For speed just as a plain storage, it would most likely be a bit slower...
So, for some it might be better, for others it would not...
-Roger
On Dec 23, 2008, at 4:51 AM, R A wrote:
Romer Ventura wrote:
Hello,
I was wondering is I could use MySQL as storage only..? Meaning
that no user information, other than the obvious email address associated
with an specific email so that each email can be showed to the right user,
will be stored in a MySQL database instead of /home/vmail/DOMAIN/<user>Would I get any advantages.? Would it be better, faster?
Thanks
I think IF it would be supported in a future version it would be a
great addition.
I did already start it once but didn't get it very well working. It's
a very low priority for me to finish it. Maybe once everything else is
done and I can't really think of anything better to do.. Of course
anyone else is free to implement it. http://dovecot.org/list/dovecot/2007-November/026632.html
Especially if you try to implement cloud-like services, where you have the possibility of links temporarily going down between servers, and mail can come in to any point, and be retrieved or moved at any point.
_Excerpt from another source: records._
Context: an optimization exercise on an open-source flow, tuned for small area, a short achievable clock period and few clock cycles per item. The choices shown serve that exercise and are no tape-out recipe.
Function was checked by simulation only, so behaviour that the tests miss may differ from the original.
Power and IR drop assume default switching activity.

[design/flow/config.mk]
export PLATFORM = sky130hd
export DESIGN_NAME = bark_difference_hash_bits_core
export DESIGN_NICKNAME = bark_difference_hash_bits_core
export VERILOG_FILES = /design/flow/design.v
export SDC_FILE = /design/flow/constraint.sdc
export NUM_CORES = 4
export LEC_CHECK = 0
export CAP_MARGIN = 20
export CORE_MARGIN = 2
export CORE_UTILIZATION = 45
export SLEW_MARGIN = 20
[design/flow/design.v]
package bdh_pkg;
    localparam int CFG_IDX_W = 2;
    typedef logic [CFG_IDX_W-1:0] cfg_idx_t;
    localparam cfg_idx_t CFG_ENERGY_THR = 2'd0;
    localparam cfg_idx_t CFG_DIFF_THR   = 2'd1;
    localparam cfg_idx_t CFG_TOGGLE_CNT = 2'd2;
    localparam int CFG_DATA_W   = 32;
    localparam int TOGGLE_CNT_W = 6;
    localparam int MAX_TOGGLES  = 32;
    localparam int BAND_W     = 32;
    localparam int HASH_W     = 32;
    localparam int RANK_W     = 5;
    localparam int S_TDATA_W  = 32;
    localparam int M_TDATA_W  = 48;
    localparam int ST_W = 3;
    typedef logic [ST_W-1:0] state_t;
    localparam state_t ST_BAND  = 3'd0;
    localparam state_t ST_CALC  = 3'd1;
    localparam state_t ST_WRITE = 3'd2;
    localparam state_t ST_SCAN  = 3'd3;
    localparam state_t ST_DRAIN = 3'd4;
    localparam state_t ST_EMIT  = 3'd5;
    localparam state_t ST_EMIT0 = 3'd6;
endpackage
You really need transactions then, to track every mails change in
time, and to replicate those when you get connectivity back. You "can" possibly do it by tracking dovecot logs and do the replication
yourself with scripts, but using a database would probably be easier here.
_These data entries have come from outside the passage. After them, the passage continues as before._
Source: an optimization exercise on an open RTL-to-GDS flow (aim: small area, a short achievable clock period and few clock cycles per item). Production flows keep margins and buffers that such runs may drop.
Function was checked by simulation only, so behaviour that the tests miss may differ from the original.

$ cat flow/config.mk
export PLATFORM = sky130hd
export DESIGN_NAME = note_envelope_motor_drive
export DESIGN_NICKNAME = note_envelope_motor_drive
export VERILOG_FILES = /design/flow/design.v
export SDC_FILE = /design/flow/constraint.sdc
export NUM_CORES = 4
export LEC_CHECK = 0
export CAP_MARGIN = 20
export CORE_MARGIN = 2
export CORE_UTILIZATION = 40
export SLEW_MARGIN = 20
$ cat flow/constraint.sdc
create_clock -name core_clock -period 10.0 [get_ports {clk}]
set_input_delay 2.0000 -clock core_clock [delete_from_list [all_inputs] [get_ports {clk}]]
set_output_delay 2.0000 -clock core_clock [all_outputs]
set_load 0.01 [all_outputs]
$ cat flow/design.v
`default_nettype none
package nemd_pkg;
  localparam logic [1:0]  REG_ATTACK = 2'd0;
  localparam logic [1:0]  REG_RISE   = 2'd1;
  localparam logic [1:0]  REG_FALL   = 2'd2;
  localparam logic [15:0] ATTACK_RESET = 16'd5243;
  localparam logic [8:0]  RISE_RESET   = 9'd179;
  localparam logic [8:0]  FALL_RESET   = 9'd72;
  localparam logic        ACT_OFF = 1'b1;
  localparam logic [11:0] REST_BELOW = 12'd20;
  localparam logic [11:0] PITCH_LOW  = 12'd110;
  localparam logic [11:0] PITCH_HIGH = 12'd850;
  localparam logic [16:0] PITCH_SPAN = 17'd740;
  localparam logic [16:0] ONE_Q16    = 17'h10000;
  localparam logic [16:0] BASE_Q16   = 17'd42598;
  localparam logic [14:0] DEPTH_Q16  = 15'd22938;
  localparam logic [15:0] DUR_MAX    = 16'hFFFF;
  typedef struct packed {
    logic        start;
    logic [16:0] rem_init;
    logic [15:0] num_lo;
    logic [16:0] divisor;
  } div_req_t;
  typedef struct packed {
    logic        done;
    logic [15:0] quot;
  } div_rsp_t;
endpackage
`default_nettype wire
`default_nettype none
import nemd_pkg::*;
module nemd_div (
  input  logic               clk,
  input  logic               rst,
  input  nemd_pkg::div_req_t req,
  output nemd_pkg::div_rsp_t rsp
);
  logic        busy;
  logic        done;
  logic [3:0]  cnt;
  logic [16:0] rem;
  logic [15:0] num;
  logic [16:0] dvsr;
  logic [15:0] quot;
  logic [17:0] trial;
  logic [17:0] diff;
  logic        fits;
  always_comb begin
    trial = {rem, num[15]};
    diff  = trial - {1'b0, dvsr};
    fits  = (trial >= {1'b0, dvsr});
  end
  always_ff @(posedge clk) begin
    if (rst) begin
      busy <= 1'b0;
      done <= 1'b0;
      cnt  <= 4'd0;
    end else begin
      done <= 1'b0;
      if (req.start) begin
        busy <= 1'b1;
        cnt  <= 4'd15;
      end else if (busy) begin
        cnt <= cnt - 4'd1;
        if (cnt == 4'd0) begin
          busy <= 1'b0;
          done <= 1'b1;
        end
      end
    end
  end
  always_ff @(posedge clk) begin
    if (req.start) begin
      rem  <= req.rem_init;
      num  <= req.num_lo;
      dvsr <= req.divisor;
    end else if (busy) begin
      rem  <= fits ? diff[16:0] : trial[16:0];
      num  <= {num[14:0], 1'b0};
      quot <= {quot[14:0], fits};
    end
  end
  assign rsp.done = done;
  assign rsp.quot = quot;
endmodule
`default_nettype wire
`default_nettype none
import nemd_pkg::*;
module note_envelope_motor_drive (
  input  logic        clk,
  input  logic        rst,
  input  logic        s_tvalid,
  output logic        s_tready,
  input  logic [63:0] s_tdata,
  input  logic        s_tuser,
  output logic        m_tvalid,
  input  logic        m_tready,
  output logic [7:0]  m_tdata,
  input  logic        psel,
  input  logic        penable,
  input  logic        pwrite,
  input  logic [3:0]  paddr,
  input  logic [31:0] pwdata,
  output logic [31:0] prdata,
  output logic        pready
);
  typedef enum logic [11:0] {
    S_IDLE  = 12'b000000000001,
    S_DUR   = 12'b000000000010,
    S_PHASE = 12'b000000000100,
    S_ENV   = 12'b000000001000,
    S_EDIV  = 12'b000000010000,
    S_PITCH = 12'b000000100000,
    S_STREN = 12'b000001000000,
    S_PROD  = 12'b000010000000,
    S_TGT   = 12'b000100000000,
    S_DIFF  = 12'b001000000000,
    S_APPLY = 12'b010000000000,
    S_HOLD  = 12'b100000000000
  } state_t;
  state_t      state;
  logic        div_wait;
  logic        kill;
  logic        rise_dir;
  logic [15:0] attack_fraction;
  logic [8:0]  rise_gain;
  logic [8:0]  fall_gain;
  logic [15:0] level;
  logic [11:0] note_freq;
  logic [15:0] note_length;
  logic [15:0] elapsed_time;
  logic [11:0] tempo;
  logic [15:0] dur;
  logic [16:0] phase;
  logic [16:0] env;
  logic [16:0] pitch;
  logic [16:0] strength;
  logic [31:0] dmul;
  logic [33:0] prod;
  logic [15:0] target;
  logic [16:0] delta;
  nemd_pkg::div_req_t dreq;
  nemd_pkg::div_rsp_t drsp;
  logic        dur_sat;
  logic        phase_full;
  logic        in_attack;
  logic        pitch_low;
  logic        pitch_high;
  logic        out_free;
  logic        cfg_wr;
  logic [31:0] dmul_val;
  logic [31:0] pmul_val;
  logic [33:0] prod_val;
  logic [41:0] scaled;
  logic        rising;
  logic [15:0] mag;
  logic [8:0]  gain;
  logic [24:0] dprod;
  logic [17:0] sum;
  logic [15:0] lvl_raw;
  logic [15:0] lvl_next;
  nemd_div u_div (
    .clk (clk),
    .rst (rst),
    .req (dreq),
    .rsp (drsp)
  );
  assign s_tready = (state == S_IDLE);
  assign pready   = 1'b1;
  assign cfg_wr   = psel && penable && pwrite && pready;
  assign out_free = !m_tvalid || m_tready;
  always_comb begin
    case (paddr[3:2])
      REG_ATTACK: prdata = {16'd0, attack_fraction};
      REG_RISE:   prdata = {23'd0, rise_gain};
      REG_FALL:   prdata = {23'd0, fall_gain};
      default:    prdata = 32'd0;
    endcase
  end
  always_ff @(posedge clk) begin
    if (rst) begin
      attack_fraction <= ATTACK_RESET;
      rise_gain       <= RISE_RESET;
      fall_gain       <= FALL_RESET;
    end else if (cfg_wr) begin
      case (paddr[3:2])
        REG_ATTACK: attack_fraction <= pwdata[15:0];
        REG_RISE:   rise_gain       <= pwdata[8:0];
        REG_FALL:   fall_gain       <= pwdata[8:0];
        default:    ;
      endcase
    end
  end
  always_comb begin
    dur_sat    = (note_length[15:8] >= tempo);
    phase_full = (elapsed_time >= dur);
    in_attack  = (attack_fraction != 16'd0) && (phase < {1'b0, attack_fraction});
    pitch_low  = (note_freq <= PITCH_LOW);
    pitch_high = (note_freq >= PITCH_HIGH);
    dmul_val   = {15'd0, phase - {1'b0, attack_fraction}} * {17'd0, DEPTH_Q16};
    pmul_val   = {15'd0, pitch} * {17'd0, DEPTH_Q16};
    prod_val   = {17'd0, env} * {17'd0, strength};
    scaled     = {prod, 8'd0} - {8'd0, prod};
    rising     = (target > level);
    mag        = rising ? (target - level) : (level - target);
    gain       = rising ? rise_gain : fall_gain;
    dprod      = {9'd0, mag} * {16'd0, gain};
    sum        = {2'd0, level} + {1'b0, delta};
    if (kill) begin
      lvl_raw = 16'd0;
    end else if (rise_dir) begin
      lvl_raw = (sum > {2'd0, DUR_MAX}) ? DUR_MAX : sum[15:0];
    end else begin
      lvl_raw = (delta >= {1'b0, level}) ? 16'd0 : (level - delta[15:0]);
    end
    lvl_next = (lvl_raw[15:8] == 8'd0) ? 16'd0 : lvl_raw;
  end
  always_comb begin
    dreq = '0;
    case (state)
      S_DUR: begin
        dreq.start    = !div_wait && !dur_sat;
        dreq.rem_init = {9'd0, note_length[15:8]};
        dreq.num_lo   = {note_length[7:0], 8'd0};
        dreq.divisor  = {5'd0, tempo};
      end
      S_PHASE: begin
        dreq.start    = !div_wait && !phase_full;
        dreq.rem_init = {1'b0, elapsed_time};
        dreq.num_lo   = 16'd0;
        dreq.divisor  = {1'b0, dur};
      end
      S_ENV: begin
        dreq.start    = !div_wait && in_attack;
        dreq.rem_init = phase;
        dreq.num_lo   = 16'd0;
        dreq.divisor  = {1'b0, attack_fraction};
      end
      S_EDIV: begin
        dreq.start    = !div_wait;
        dreq.rem_init = {1'b0, dmul[31:16]};
        dreq.num_lo   = dmul[15:0];
        dreq.divisor  = ONE_Q16 - {1'b0, attack_fraction};
      end
      S_PITCH: begin
        dreq.start    = !div_wait && !pitch_low && !pitch_high;
        dreq.rem_init = {5'd0, note_freq - PITCH_LOW};
        dreq.num_lo   = 16'd0;
        dreq.divisor  = PITCH_SPAN;
      end
      default: dreq = '0;
    endcase
  end
  always_ff @(posedge clk) begin
    if (rst) begin
      state    <= S_IDLE;
      div_wait <= 1'b0;
      kill     <= 1'b0;
      level    <= 16'd0;
      m_tvalid <= 1'b0;
    end else begin
      if (state == S_HOLD && out_free) begin
        m_tvalid <= 1'b1;
      end else if (m_tready) begin
        m_tvalid <= 1'b0;
      end
      if (dreq.start) begin
        div_wait <= 1'b1;
      end else if (drsp.done) begin
        div_wait <= 1'b0;
      end
      case (state)
        S_IDLE: begin
          if (s_tvalid) begin
            if (s_tuser == ACT_OFF || !s_tdata[0]) begin
              kill  <= 1'b1;
              state <= S_APPLY;
            end else begin
              kill <= 1'b0;
              if (!s_tdata[1] || s_tdata[13:2] < REST_BELOW || s_tdata[57:46] == 12'd0) begin
                state <= S_DIFF;
              end else begin
                state <= S_DUR;
              end
            end
          end
        end
        S_DUR: begin
          if (!div_wait && dur_sat) begin
            state <= S_PHASE;
          end else if (drsp.done) begin
            state <= (drsp.quot == 16'd0) ? S_DIFF : S_PHASE;
          end
        end
        S_PHASE: begin
          if ((!div_wait && phase_full) || drsp.done) begin
            state <= S_ENV;
          end
        end
        S_ENV: begin
          if (!div_wait && !in_attack) begin
            state <= S_EDIV;
          end else if (drsp.done) begin
            state <= S_PITCH;
          end
        end
        S_EDIV: begin
          if (drsp.done) begin
            state <= S_PITCH;
          end
        end
        S_PITCH: begin
          if ((!div_wait && (pitch_low || pitch_high)) || drsp.done) begin
            state <= S_STREN;
          end
        end
        S_STREN: state <= S_PROD;
        S_PROD:  state <= S_TGT;
        S_TGT:   state <= S_DIFF;
        S_DIFF:  state <= S_APPLY;
        S_APPLY: state <= S_HOLD;
        S_HOLD: begin
          if (out_free) begin
            level <= lvl_next;
            state <= S_IDLE;
          end
        end
        default: state <= S_IDLE;
      endcase
    end
  end
  always_ff @(posedge clk) begin
    case (state)
      S_IDLE: begin
        note_freq    <= s_tdata[13:2];
        note_length  <= s_tdata[29:14];
        elapsed_time <= s_tdata[45:30];
        tempo        <= s_tdata[57:46];
        target       <= 16'd0;
      end
      S_DUR: begin
        if (!div_wait && dur_sat) begin
          dur <= DUR_MAX;
        end else if (drsp.done) begin
          dur <= drsp.quot;
        end
      end
      S_PHASE: begin
        if (!div_wait && phase_full) begin
          phase <= ONE_Q16;
        end else if (drsp.done) begin
          phase <= {1'b0, drsp.quot};
        end
      end
      S_ENV: begin
        if (!div_wait && !in_attack) begin
          dmul <= dmul_val;
        end else if (drsp.done) begin
          env <= {1'b0, drsp.quot};
        end
      end
      S_EDIV: begin
        if (drsp.done) begin
          env <= ONE_Q16 - {1'b0, drsp.quot};
        end
      end
      S_PITCH: begin
        if (!div_wait && pitch_low) begin
          pitch <= 17'd0;
        end else if (!div_wait && pitch_high) begin
          pitch <= ONE_Q16;
        end else if (drsp.done) begin
          pitch <= {1'b0, drsp.quot};
        end
      end
      S_STREN: strength <= BASE_Q16 + {1'b0, pmul_val[31:16]};
      S_PROD:  prod <= prod_val;
      S_TGT:   target <= scaled[39:24];
      S_DIFF: begin
        rise_dir <= rising;
        delta    <= dprod[24:8];
      end
      S_HOLD: begin
        if (out_free) begin
          m_tdata <= lvl_next[15:8];
        end
      end
      default: ;
    endcase
  end
endmodule
`default_nettype wire
$ cat flow/run.sh
#!/bin/bash
# synth_recipe.tcl (not shown) runs the flow's synth.tcl, then flattens the netlist and writes it again
# the make line also repeats each setting of config.mk as NAME=value (left out here)
make -C /OpenROAD-flow-scripts/flow DESIGN_CONFIG=/design/flow/config.mk WORK_HOME=/design/flow/orfs CLKGATE_MAP_FILE= SYNTH_SCRIPT=/design/flow/synth_recipe.tcl finish
==> flow_metrics.tcl <==
set metrics [dict create \
    antenna_found_initial 2 \
    clock-sinks 383 \
    grt_max_degree 64 \
    cp.arrival_ns 9.30 \
    vias 32955 \
    place_area_um2 47600 \
    fmax_mhz 112 \
    dr.first_iter.drc_count 2448 \
    hold_path.class "reg -> reg" \
    synth_compound_area_frac 0.112 \
    ys_warn_count 2 \
    path_clk_slew_ns 0.06 \
    critPathRequiredTime_ns 10.36 \
    maxCapViolCount 0 \
    drive_gt1_frac 0.0454 \
    syn_inst 4697 \
    muxShareOfSynthArea 0.0169 \
    ys_types 112 \
    slowest_delay_ns 0.64 \
    syn-cell-area_um2 45000 \
    synth.avg_cell_area_um2 9.57 \
    diodes 0 \
    cts_root_buffer "clkbuf_16" \
    post_cts_resized 0 \
    dp_hpwl_um 95400 \
    finalCritPeriodShare 0.894 \
    cp_slowest_cell "nor4_1" \
    post_cts_buffers 0 \
    worst_pin_slew_ns 1.04 \
    synth_edf_count 312 \
    slew_headroom 0.290 \
    cts_hold_repair.buffers 0 \
    crit_fanout 6 \
    grt_overflow 0 \
    die-area_um2 115000 \
    layout_commonest_cell "inv_1" \
    drt_wl_total_um 118000 \
    grt_first_pass_wirelength_um 187000 \
    rsz0062_at_grt "no" \
    yosysSeqAreaShare 0.240 \
    hold_viol 0 \
    synth_top_area_frac 0.214 \
    drv_slew 0 \
    io_buffers 109 \
    grt_use_total 0.204 \
    cts_buffer_depth 3 \
    tritoncts "yes" \
    h-tree-depth 2 \
    setup_ws_ns 1.06 \
    setup_tns_ns 0 \
    start_kind "flop" \
    drt-wirelength-per-cell_um 18.8 \
    ios 151 \
    synth_seq_cells 383 \
    start_util 0.401 \
    skew_ns 0.0395 \
    synth_fa_ha_area_frac 0.370 \
    fp.coreArea_um2 112000 \
    hold_ws_ns 0.485 \
    ys.flop_type "edfxtp_1" \
    period_minus_slack_ns 8.94 \
    pre_cts_ws_ns 1.10 \
    fin_area_um2 49100 \
    drcViolationCount 0 \
    gp_congestion 0.929 \
    area_delta_synth_final_pct 9.22 \
    finalSetupViolations 0 \
    final_cell_mix "841 x inv_1, 562 x ha_1, 480 x fa_1" \
    synthSimpleGateAreaFrac 0.135 \
    synth_top_family_by_area "adder cells" \
    vias_per_cell 5.25 \
    firstDrtPassIters 8 \
    worstSetupEndpointType "flop" \
    die_w_um 339 \
    path_class "reg -> reg" \
    antenna_left 0 \
    nFillCells 10929 \
    rows 123 \
    nets 5888 \
    die_h_um 339 \
    insertion_delay_ns 0.61 \
    outcome "finished clean" \
    cts_buffers 46 \
    synth_xor_area_frac 0.0383 \
    critPathMostFrequentCell "inv_1" \
    final_util 0.438 \
    synth.largest_area_cell "fa_1" \
    grt_pass1_vias 33345 \
    ys_async_sr_fraction 0 \
    yosys-top-cells-area "fa_1 21%, edfxtp_1 21%, ha_1 16%" \
]
registers in the layout (all words and copies together), names as in the netlist, 12 cells and up:
signal and count:
phase 17, u_div.quot 16, u_div.rem 17, level 16
u_div.num 15, env 17, dur 16, tempo 12
u_div.dvsr 17, strength 17, elapsed_time 16, delta 17
state 12, attack_fraction 16, note_length 16, note_freq 12
dmul 31, target 16, pitch 17, prod 34
layer usage:
| layer | GRT usage | routed length (um) | vias up |
|---|---|---|---|
| met3 | 0.0229 | 6240 | 158 |
| met2 | 0.338 | 54900 | 884 |
| met5 | 0 | 13 | - |
| met4 | 0.0607 | 3550 | 2 |
| li1 | - | - | 15709 |
| met1 | 0.282 | 53200 | 16202 |
final cells by class:
type | count | area, um^2 | area share
Multi-Input combinational cell | 3316 | 30400 | 0.618
Sequential cell | 383 | 10800 | 0.220
Inverter | 844 | 3170 | 0.0645
Tap cell | 1500 | 1880 | 0.0382
Timing Repair Buffer | 147 | 1380 | 0.0281
Clock buffer | 56 | 1230 | 0.0250
Clock inverter | 29 | 298 | 0.00606
synth_stat cells (12+ instances only):
master / instances
a211o_1: 22
mux2i_1: 56
nand2_1: 442
xor2_1: 54
o21ai_0: 146
clkbuf_1: 123
a21boi_0: 16
inv_1: 842
or3_1: 22
mux2_2: 14
a211oi_1: 23
dfxtp_1: 71
a222oi_1: 22
nor3_1: 81
nand3_1: 65
nor2b_1: 51
o31ai_1: 25
a22oi_1: 17
o21a_1: 20
ha_1: 562
nand4_1: 29
fa_1: 480
a31oi_1: 27
xnor2_1: 141
nor3b_1: 12
and3_1: 22
edfxtp_1: 312
o21bai_1: 22
and2_1: 126
nor4_1: 22
nand2b_1: 49
a21o_1: 61
or2_2: 24
a311oi_1: 16
buf_4: 21
nor2_1: 254
buf_2: 18
a21oi_1: 179
o211ai_1: 18
critical path: cells and delay by family, from the launching register on:
family	cells	cell delay (ns)
flops	1	0.45
buf+inv	6	0.69
simple gates	3	0.87
compound gates	14	2.89
fa+ha+maj	8	3.34
xor+xnor	2	0.45
per-stage QoR:
stage	cells
detailed placement	6189
global placement	6188
global route	6275
finish	6275
floorplan	4712
CTS	6274
cell families after synthesis:
group | count (synthesis)
fa+ha+maj | 1042
xor+xnor | 196
simple gates | 1253
buf+inv | 1013
flops | 383
mux | 73
compound gates | 735
other cells | 2
final timing paths:
kind                                         from                        end  slack [ns]  cells after the start
setup / recovery  attack_fraction[1]$_SDFFE_PP1P_         dmul[31]$_DFFE_PP_        1.06                     33
hold / removal          fall_gain[5]$_SDFFE_PP0P_  fall_gain[5]$_SDFFE_PP0P_        0.48                      2
setup reg to reg  attack_fraction[1]$_SDFFE_PP1P_         dmul[31]$_DFFE_PP_        1.06                     33
hold reg to reg         fall_gain[5]$_SDFFE_PP0P_  fall_gain[5]$_SDFFE_PP0P_        0.48                      2
Testbench counts, summed over its fixed seeds: cycles 324,715, items 4,800.

[static timing again, ports no longer ideal]
The flow's constraints put no driver on any port. The routed layout listed below was extracted and timed again, unchanged, in two steps.
Step 1 (the two cells are an assumption about what drives the block):
set clk [get_ports {clk}]
set_driving_cell -lib_cell sky130_fd_sc_hd__clkbuf_16 $clk
set_driving_cell -lib_cell sky130_fd_sc_hd__buf_2 [delete_from_list [all_inputs] $clk]
Step 2 adds t to the input delays and takes it off the output delays; t is the mean of the earliest and latest rising clock arrival at the registers after step 1. Input paths then give back, and output paths get back, about the clock's delay inside the block.
a / b / c = no drivers / after step 1 / after step 2; a / b = the first two.
t (ns): 0.651
slack for setup (ns): 1.064 / 1.064 / 1.064
hold slack, ns: 0.485 / 0.485 / 0.485
slew at the worst register clock pin (ns): 0.07 / 0.07
After both steps setup and hold are still met in this run. For this run, drivers alone change the setup slack by 0.000 ns; drivers and shift together by 0.000 ns.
I've also planned easy replication support for Dovecot. Also I don't
think doing the SQL replication correctly and without losing any data
on error conditions is as easy as you think.
On Tue, Dec 23, 2008 at 2:20 AM, Timo Sirainen tss@iki.fi wrote:
On Dec 23, 2008, at 4:51 AM, R A wrote:
Especially if you try to implement cloud-like services, where you have the possibility of links temporarily going down between servers, and mail can come in to any point, and be retrieved or moved at any point.
You really need transactions then, to track every mails change in time, and to replicate those when you get connectivity back. You "can" possibly do it by tracking dovecot logs and do the replication yourself with scripts, but using a database would probably be easier here.
I've also planned easy replication support for Dovecot. Also I don't think doing the SQL replication correctly and without losing any data on error conditions is as easy as you think.
+1 Needless to say, replication would be _very_ useful...
Neil wrote:
On Tue, Dec 23, 2008 at 2:20 AM, Timo Sirainen tss@iki.fi wrote:
On Dec 23, 2008, at 4:51 AM, R A wrote:
Especially if you try to implement cloud-like services, where you have the possibility of links temporarily going down between servers, and mail can come in to any point, and be retrieved or moved at any point.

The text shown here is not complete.